American socialite (1846–1906)

Samuel Nicholson Kane (July 2, 1846 – November 15, 1906) was an American soldier and sailor prominent in New York Society during the Gilded Age who served as the Commodore of New York Yacht Club.

== Early life ==
Kane was born on July 2, 1846, in New York City. He was one of eight children born to Oliver DeLancey Kane (1816–1874) and Louisa Dorothea (née Langdon) Kane (1821–1894). His brothers were Walter Langdon Kane, DeLancey Astor Kane, John Innes Kane, and Woodbury Kane. His sisters were Louisa Langdon Kane, Emily Astor Kane (who married Augustus Jay and was the mother of Peter Augustus Jay), and Sybil Kent Kane.

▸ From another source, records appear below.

File: src/rtl/seq_pkg.sv
// seq_pkg: state encoding and default pattern shared by the 1011 stream generator
package seq_pkg;
  typedef enum logic [1:0] {IDLE, SEND, GAP, DONE} state_e;
  localparam int PAT_W_DEF = 4;
  localparam logic [PAT_W_DEF-1:0] PATTERN_DEF = 4'b1011;
endpackage

File: src/rtl/seq_bit_serializer.sv
// seq_bit_serializer: PAT_W-bit load/shift register with bit index, MSB-first
//  load     in  1  reload PATTERN, first bit appears next cycle
//  shift    in  1  advance to the next pattern bit
//  inv      in  1  invert the bit being shifted into the output position
//  cur_bit  out 1  bit currently on the stream (0 when neither load nor shift)
//  last_bit out 1  current bit is bit 0 of the pattern
//  pre_last out 1  a shift now would present bit 0
module seq_bit_serializer #(
  parameter int PAT_W = 4,
  parameter logic [PAT_W-1:0] PATTERN = 4'b1011
) (
  input  logic clk,
  input  logic rst_n,
  input  logic load,
  input  logic shift,
  input  logic inv,
  output logic cur_bit,
  output logic last_bit,
  output logic pre_last
);
  localparam int IW = $clog2(PAT_W);
  localparam logic [IW-1:0] TOP_IDX = IW'(PAT_W - 1);
  logic [PAT_W-1:0] sh_q, sh_d;
  logic [IW-1:0] bit_idx_q, bit_idx_d;
  // Register clears whenever idle so cur_bit can drive x directly as a flop.
  always_comb begin
    sh_d = load ? PATTERN : shift ? {sh_q[PAT_W-2:0], 1'b0} ^ {inv, {(PAT_W-1){1'b0}}} : '0;
    bit_idx_d = load ? TOP_IDX : shift ? bit_idx_q - IW'(1) : '0;
  end
  always_ff @(posedge clk or negedge rst_n)
    if (!rst_n) begin
      sh_q <= '0;
      bit_idx_q <= '0;
    end else begin
      sh_q <= sh_d;
      bit_idx_q <= bit_idx_d;
    end
  assign cur_bit = sh_q[PAT_W-1];
  assign last_bit = bit_idx_q == '0;
  assign pre_last = bit_idx_q == IW'(1);
endmodule

File: src/rtl/seq_1011_gen.sv
// seq_1011_gen: serializes PATTERN MSB-first rep_cnt times with gap_len zero bits between
//  clk, rst_n          clock, async active-low reset
//  start, abort        run request (IDLE only) / return to IDLE (highest priority)
//  rep_cnt, gap_len    repeat count and inter-pattern gap, latched on start
//  err_inj             only with SEQ_GEN_ERR_INJECT_EN: invert last bit, drop pat_end
//  x, x_valid          serial bit and its qualifier
//  pat_end, busy, done last-bit strobe, run active, end-of-run pulse
module seq_1011_gen
  import seq_pkg::*;
#(
  parameter int PAT_W = PAT_W_DEF,
  parameter logic [PAT_W-1:0] PATTERN = PATTERN_DEF,
  parameter int CNT_W = 8,
  parameter int GAP_W = 4
) (
  input  logic             clk,
  input  logic             rst_n,
  input  logic             start,
  input  logic             abort,
  input  logic [CNT_W-1:0] rep_cnt,
  input  logic [GAP_W-1:0] gap_len,
`ifdef SEQ_GEN_ERR_INJECT_EN
  input  logic             err_inj,
`endif
  output logic             x,
  output logic             x_valid,
  output logic             pat_end,
  output logic             busy,
  output logic             done
);
  state_e state_q, state_d;
  logic [CNT_W-1:0] reps_left_q, reps_left_d;
  logic [GAP_W-1:0] gap_len_q, gap_len_d, gap_ctr_q, gap_ctr_d;
  logic x_valid_q, x_valid_d, pat_end_q, pat_end_d, busy_q, busy_d, done_q, done_d;
  logic load, shift, inv, cur_bit, last_bit, pre_last;
  seq_bit_serializer #(.PAT_W(PAT_W), .PATTERN(PATTERN)) u_ser (
    .clk(clk), .rst_n(rst_n), .load(load), .shift(shift), .inv(inv),
    .cur_bit(cur_bit), .last_bit(last_bit), .pre_last(pre_last)
  );
`ifdef SEQ_GEN_ERR_INJECT_EN
  assign inv = err_inj & shift & pre_last;
`else
  assign inv = 1'b0;
`endif
  always_ff @(posedge clk or negedge rst_n)
    if (!rst_n) begin
      state_q <= IDLE;
      reps_left_q <= '0;
      gap_len_q <= '0;
      gap_ctr_q <= '0;
      x_valid_q <= 1'b0;
      pat_end_q <= 1'b0;
      busy_q <= 1'b0;
      done_q <= 1'b0;
    end else begin
      state_q <= state_d;
      reps_left_q <= reps_left_d;
      gap_len_q <= gap_len_d;
      gap_ctr_q <= gap_ctr_d;
      x_valid_q <= x_valid_d;
      pat_end_q <= pat_end_d;
      busy_q <= busy_d;
      done_q <= done_d;
    end
  // load/shift describe what the serializer presents next cycle, so every
  // output below is computed for the state being entered.
  always_comb begin
    state_d = state_q;
    reps_left_d = reps_left_q;
    gap_len_d = gap_len_q;
    gap_ctr_d = gap_ctr_q;
    load = 1'b0;
    shift = 1'b0;
    case (state_q)
      IDLE: if (start) begin
        reps_left_d = rep_cnt;
        gap_len_d = gap_len;
        load = rep_cnt != '0;
        state_d = load ? SEND : DONE;
      end
      SEND: if (last_bit) begin
        reps_left_d = reps_left_q - CNT_W'(1);
        gap_ctr_d = gap_len_q;
        load = reps_left_q != CNT_W'(1) && gap_len_q == '0;
        state_d = reps_left_q == CNT_W'(1) ? DONE : gap_len_q != '0 ? GAP : SEND;
      end else shift = 1'b1;
      GAP: begin
        load = gap_ctr_q == GAP_W'(1);
        gap_ctr_d = gap_ctr_q - GAP_W'(1);
        state_d = load ? SEND : GAP;
      end
      default: state_d = IDLE;
    endcase
    if (abort) begin
      state_d = IDLE;
      load = 1'b0;
      shift = 1'b0;
    end
  end
  always_comb begin
    x_valid_d = state_d == SEND || state_d == GAP;
    pat_end_d = shift && pre_last && !inv;
    busy_d = state_d != IDLE;
    done_d = state_d == DONE;
  end
  assign x = cur_bit;
  assign x_valid = x_valid_q;
  assign pat_end = pat_end_q;
  assign busy = busy_q;
  assign done = done_q;
endmodule
File: config.mk
export PLATFORM = sky130hd
export DESIGN_NAME = seq_1011_gen
export DESIGN_NICKNAME = d
export VERILOG_FILES = /design/src/rtl/seq_pkg.sv /design/src/rtl/seq_bit_serializer.sv /design/src/rtl/seq_1011_gen.sv
export SDC_FILE = /design/constraint.sdc
export NUM_CORES = 1
export LEC_CHECK = 0
export ABC_CLOCK_PERIOD_IN_PS = 2070
export CAP_MARGIN = 30
export CORE_MARGIN = 3
export CORE_UTILIZATION = 46
export DETAILED_ROUTE_END_ITERATION = 6
export PLACE_DENSITY = 0.69
export SLEW_MARGIN = 20
export SYNTH_ARGS = -nofsm -noshare
export SYNTH_HDL_FRONTEND = slang
export SYNTH_HIERARCHICAL = 1
export SYNTH_SLANG_ARGS = --single-unit
File: constraint.sdc
create_clock -name clk -period 2.07 [get_ports clk]
set_clock_uncertainty 0.2 [all_clocks]
set_input_delay 0.621 -clock clk [delete_from_list [all_inputs] [get_ports clk]]
set_output_delay 0.621 -clock clk [all_outputs]
set_load 0.005 [all_outputs]
==> out/metrics.csv <==
metric,value,unit
drt first pass iters,4,
Worst setup SP type,register,
final net count,217,
critical path capture point type,output port,
Mean Syn Cell Area,9.761,sq um
status,"complete, no violations",
sw frac,0.3617,
dpl hpwl,2.472,mm
synthesized area,0.001572,sq mm
R2R setup slack,80,ps
Flop pwr share,0.456,
Buffers on Ports,20,
n_diodes,0,
Worst path depth,1,
Setup Total Neg Slack,0,ps
initial antenna violation count,0,
Root Buffer Master,clkbuf_4,
Worst R2R Start,reps_left_q[1],
Hold Path Origin,u_ser/sh_q[0],
Die Y,64.45,microns
DP Area,0.001892,sq mm
overall routing resource usage,0.1746,
syn nets,185,
ys flop type,dfrtp_1,
Area Overhead vs Synth,26.11,%
Comb pwr share,0.355,
R2R cell count,8,
core outline area,0.003153,sq mm
Vias,1275,
share of cells above drive strength 1,0.1927,
Post-DRT Antenna Nets,0,
power share of the clock group,0.189,
Pleak,0.9057,nW
number of global-route vias before repair,1295,
DR WL/cell,14.15,microns
Num CTS Buffers,3,
maximum clock rate,499.3,MHz
Starting Density,0.4984,
Hold Crit Class,register to register,
Max Cap Viol,0,
Final Cell Area,0.001982,sq mm
CP Max Fanout,1,
Std-Cell Rows,20,
final setup violation count,0,
CTS max path bufs,2,
async set-reset flop share out of synthesis,1.000,
Int Pwr,0.001220,W
largest net degree at the start of global routing,29,
Worst-Skew Late Latency,330,ps
Gate Count Post-Synth,161,
crit share post-route,0.9676,
CP Class,register to output port,
CTS sink count,28,
fin crit period,2003,ps
max-slew violation count,0,
max incr delay on CP,490,ps
total power,0.001910,W
Crit path max-delay family,buffers and inverters,
Routed WL,3.340,mm
Post-Place Cells,232,
Congestion Overflow GR,0,
post-CTS setup buffer count,0,
CTS tree,yes,
GPL Wtd Cong,0.8259,
H-tree depth,1,
"EDFF count, synth",0,
Initial DRC Count,63,
Hold Path Stages,1,
slowest stage cell on the critical path,clkdlybuf4s50_1,
DR vias/cell,5.403,
crit-path cells,clkdlybuf4s50_1,
Pwr Density,963.9,mW/mm^2
critical path arrival,1180,ps
# DRC,0,
Die W,64.45,microns
Yosys warning count,6,
Final Hold Viols,0,
Worst Setup SP,u_ser/sh_q[3],
first-pass GRT wire length,5.754,mm
distinct cell type count after synthesis,46,
Crit path required time,1250,ps
die area,0.004154,sq mm
P_sw,0.0006909,W
worst vdd ir,0.0005028,V
CP bufs+invs,1,
Seq cells post-synth,28,
sequential share of the synthesized area,0.4459,
Non-Filler Instances,236,
clock transition at the registers of the reported paths,150,ps
I/O pins,21,
cells in the mapped netlist, drive strengths merged, types with 2 or more instances:
cell,instances,area share
dfrtp,28,0.45
nor2,16,0.038
o21ai,12,0.038
inv,11,0.026
nand2,11,0.028
a21oi,9,0.031
ha,8,0.064
buf,7,0.028
nor3,5,0.019
a21o,4,0.019
mux2,4,0.029
mux2i,4,0.025
nand2b,4,0.016
nor4,4,0.025
a211oi,3,0.014
o22ai,3,0.012
a221oi,2,0.011
a22oi,2,0.0096
nand3,2,0.0064
o2bb2ai,2,0.011
xor2,2,0.011
path summary, 6_finish.rpt:
| check | end |
|---|---|
| worst min register to register | u_ser/sh_q[1] |
| min in group asynchronous | u_ser/bit_idx_q[0] |
| worst max register to register | x_valid |
| worst min-delay path | u_ser/sh_q[1] |
| worst max-delay path | x |
| max in group asynchronous | state_q[0] |
metrics by stage:
stage                     hold slack, ps  setup slack, ps  utilization
final                              267.9            67.12       0.6286
after CTS                          277.7            5.620       0.6218
after global placement             232.5           -475.3       0.6000
after global routing               303.9           -14.83       0.6286
after detailed placement           246.0           -509.5       0.6000
after floorplan                    125.4            63.52            -
cells by family after synthesis:
group | after synthesis | share of synthesized area
multiplexers | 8 | 0.05414
buffers and inverters | 19 | 0.05653
XOR/XNOR | 2 | 0.01115
AND/OR/NAND/NOR | 48 | 0.1624
other | 1 | 0.002386
adder cells (fa/ha/maj) | 8 | 0.06370
flip-flops | 28 | 0.4459
AO/OA/AOI/OAI | 47 | 0.2038
final cells by class:
class / count / area, sq um
Clock buffer: 3 / 22.52
Clock inverter: 1 / 30.03
Fill cell: 283 / 1171
Inverter: 11 / 41.29
Multi-Input combinational cell: 114 / 824.5
Sequential cell: 28 / 701.9
Tap cell: 44 / 55.05
Timing Repair Buffer: 35 / 306.5
registers in the layout, summed over array words and instances, names as in the netlist:
signal / count
u_ser/bit_idx_q: 2
gap_ctr_q: 4
state_q: 2
u_ser/sh_q: 4
done: 1
x_valid: 1
gap_len_q: 4
busy: 1
reps_left_q: 8
pat_end: 1
placed cells by master (no fill, tap or decap), drive strengths merged, types with 3 or more instances in the layout:
master	Yosys	routed
a211oi	3	3
buf	7	15
nand2	11	11
inv	11	11
o22ai	3	3
mux2i	4	4
nand2b	4	4
nor2	16	16
o21ai	12	12
nor3	5	5
ha	8	8
nor4	4	4
a21oi	9	9
clkdlybuf4s50	0	12
a21o	4	4
dfrtp	28	28
mux2	4	4
dlygate4sd2	0	7
clkbuf	1	3
repair_timing:
| item | in CTS | in global routing |
|---|---|---|
| hold endpoints to repair | 0 | 0 |
| hold buffers | 0 | 0 |
| endpoints found under the setup margin | 3 | 12 |
| resized for setup | 10 | 5 |
| pin swaps | 5 | 2 |
metal layers:
metal  vias to the layer above  GRT usage  part of all wire
met5                         -          0                 0
met4                         0    0.06860            0.0093
met3                         4    0.03466             0.048
met2                        32     0.2990              0.49
met1                       605     0.2158              0.45
li1                        634          -                 -
power by group through the flow:
stage | logic [W] | registers (W) | clock network [W]
2_1_floorplan | 0.000478 | 0.000823 | 0
3_3_place_gp | 0.000634 | 0.000863 | 0
3_5_place_dp | 0.000661 | 0.000877 | 0
4_1_cts | 0.000671 | 0.000865 | 0.000365
5_1_grt | 0.000774 | 0.000894 | 0.000386
6_report | 0.000678 | 0.000871 | 0.000361
(Power assumes the default switching activity.)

Kane's maternal grandparents were Walter Langdon and Dorothea (née Astor) Langdon of the Astor family. Dorothea's father was John Jacob Astor. He was a second cousin of Lt. Col. John Jacob Astor IV. His paternal lineage descended from John O'Kane, who emigrated to the country in 1752 from County Londonderry and Antrim, Ireland. During the American Revolutionary War, O'Kane (who dropped the "'O" once in America) was living at Sharyvogne, his estate in Dutchess County, which was confiscated after the War due to his Loyalist times. His eldest son, John Jr., stayed and became one of the most prominent merchants in New York.

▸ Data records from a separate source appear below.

File: config.mk
export PLATFORM = sky130hd
export DESIGN_NAME = store_buffer
export DESIGN_NICKNAME = d
export VERILOG_FILES = /design/src/rtl/store_buffer_pkg.sv /design/src/rtl/store_buffer_fifo.sv /design/src/rtl/store_buffer.sv
export SDC_FILE = /design/constraint.sdc
export NUM_CORES = 1
export LEC_CHECK = 0
export CORE_ASPECT_RATIO = 1.1
export CORE_MARGIN = 3
export CORE_UTILIZATION = 54
export DETAILED_ROUTE_END_ITERATION = 10
export PLACE_DENSITY = 0.88
export SYNTH_ARGS = -nofsm -noshare
export SYNTH_HDL_FRONTEND = slang
export SYNTH_SLANG_ARGS = --single-unit
File: constraint.sdc
create_clock -name clk -period 4.76 [get_ports clk]
set_input_delay 0.476 -clock clk [delete_from_list [all_inputs] [get_ports clk]]
set_output_delay 0.476 -clock clk [all_outputs]
set_load 0.01 [all_outputs]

The family lived at "Beach Cliffe", designed by Detlef Lienau, which was one of the earliest Newport cottages "to attain a sort of Beaux-Arts purity." (Note: "Beach Cliffe", built in 1852, was located on Bath Road at Rhode Island Avenue in Newport. It was torn down in 1939.) After prep school in New York, Kane attended and graduated from the United States Naval Academy at Annapolis, Maryland, in June 1866. After his service in the Navy, he entered Cambridge University in England, where he graduated in 1873. After returning to the United States, he studied law at Albany Law School.

==Career==
After the Naval Academy, Kane was assigned the grade of ensign and began working on the staff of Admiral David Farragut. He resigned from the U.S. Navy in 1868. After the Navy, he attended university in England then returned to the United States for law school, and was admitted to the bar. Even though he was admitted, due to his "ample means", he did not practice his profession.

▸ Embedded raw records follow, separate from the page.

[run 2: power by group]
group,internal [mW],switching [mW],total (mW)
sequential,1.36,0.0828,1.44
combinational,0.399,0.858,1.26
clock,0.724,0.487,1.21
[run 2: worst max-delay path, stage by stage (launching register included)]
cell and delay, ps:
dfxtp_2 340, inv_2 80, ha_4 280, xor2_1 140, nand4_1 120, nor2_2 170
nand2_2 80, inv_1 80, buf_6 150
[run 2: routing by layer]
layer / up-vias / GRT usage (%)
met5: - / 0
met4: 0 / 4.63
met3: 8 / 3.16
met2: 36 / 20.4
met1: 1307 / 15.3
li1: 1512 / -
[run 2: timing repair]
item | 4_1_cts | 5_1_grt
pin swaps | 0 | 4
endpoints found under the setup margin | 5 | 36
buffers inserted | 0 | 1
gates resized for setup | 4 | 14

In 1874, he became a member of the New York Yacht Club, where he served as Commodore and an officer for many years. During the beginning of the Spanish–American War, he volunteered as an Ensign and, in ten days, was promoted to Senior Lieutenant, serving on the staff of Admiral Charles Dwight Sigsbee, serving until the end of the war. Kane was honorably discharged on November 15, 1898.

===Society life===
In 1892, Kane, along with two of his brothers and their wives, were included in Ward McAllister's "Four Hundred", purported to be an index of New York's best families, published in The New York Times. Conveniently, 400 was the number of people that could fit into Mrs. Astor's ballroom.

He was a member of the Union Club, Metropolitan Club, the Knickerbocker Club, the New York Yacht Club, and the American Geographical Society.

==Personal life==
Kane lived at the Kane family mansion at 23 West 47th Street in Manhattan. In 1889, he was described as:

He is an enthusiastic yachtsman, and is an excellent whip. He has traveled much, is a discriminating collector of books, and is exceptionally well-like, being very affable and a raconteur of unusual eloquence.

Kane, who suffered from cirrhosis hepatitis, died of intestinal hemorrhages in a sleeping car in Manassas, Virginia, about thirty miles from Washington, D.C., on November 15, 1906. He had been in Hot Springs for three weeks seeking treatment. He was buried at Island Cemetery in Newport, Rhode Island.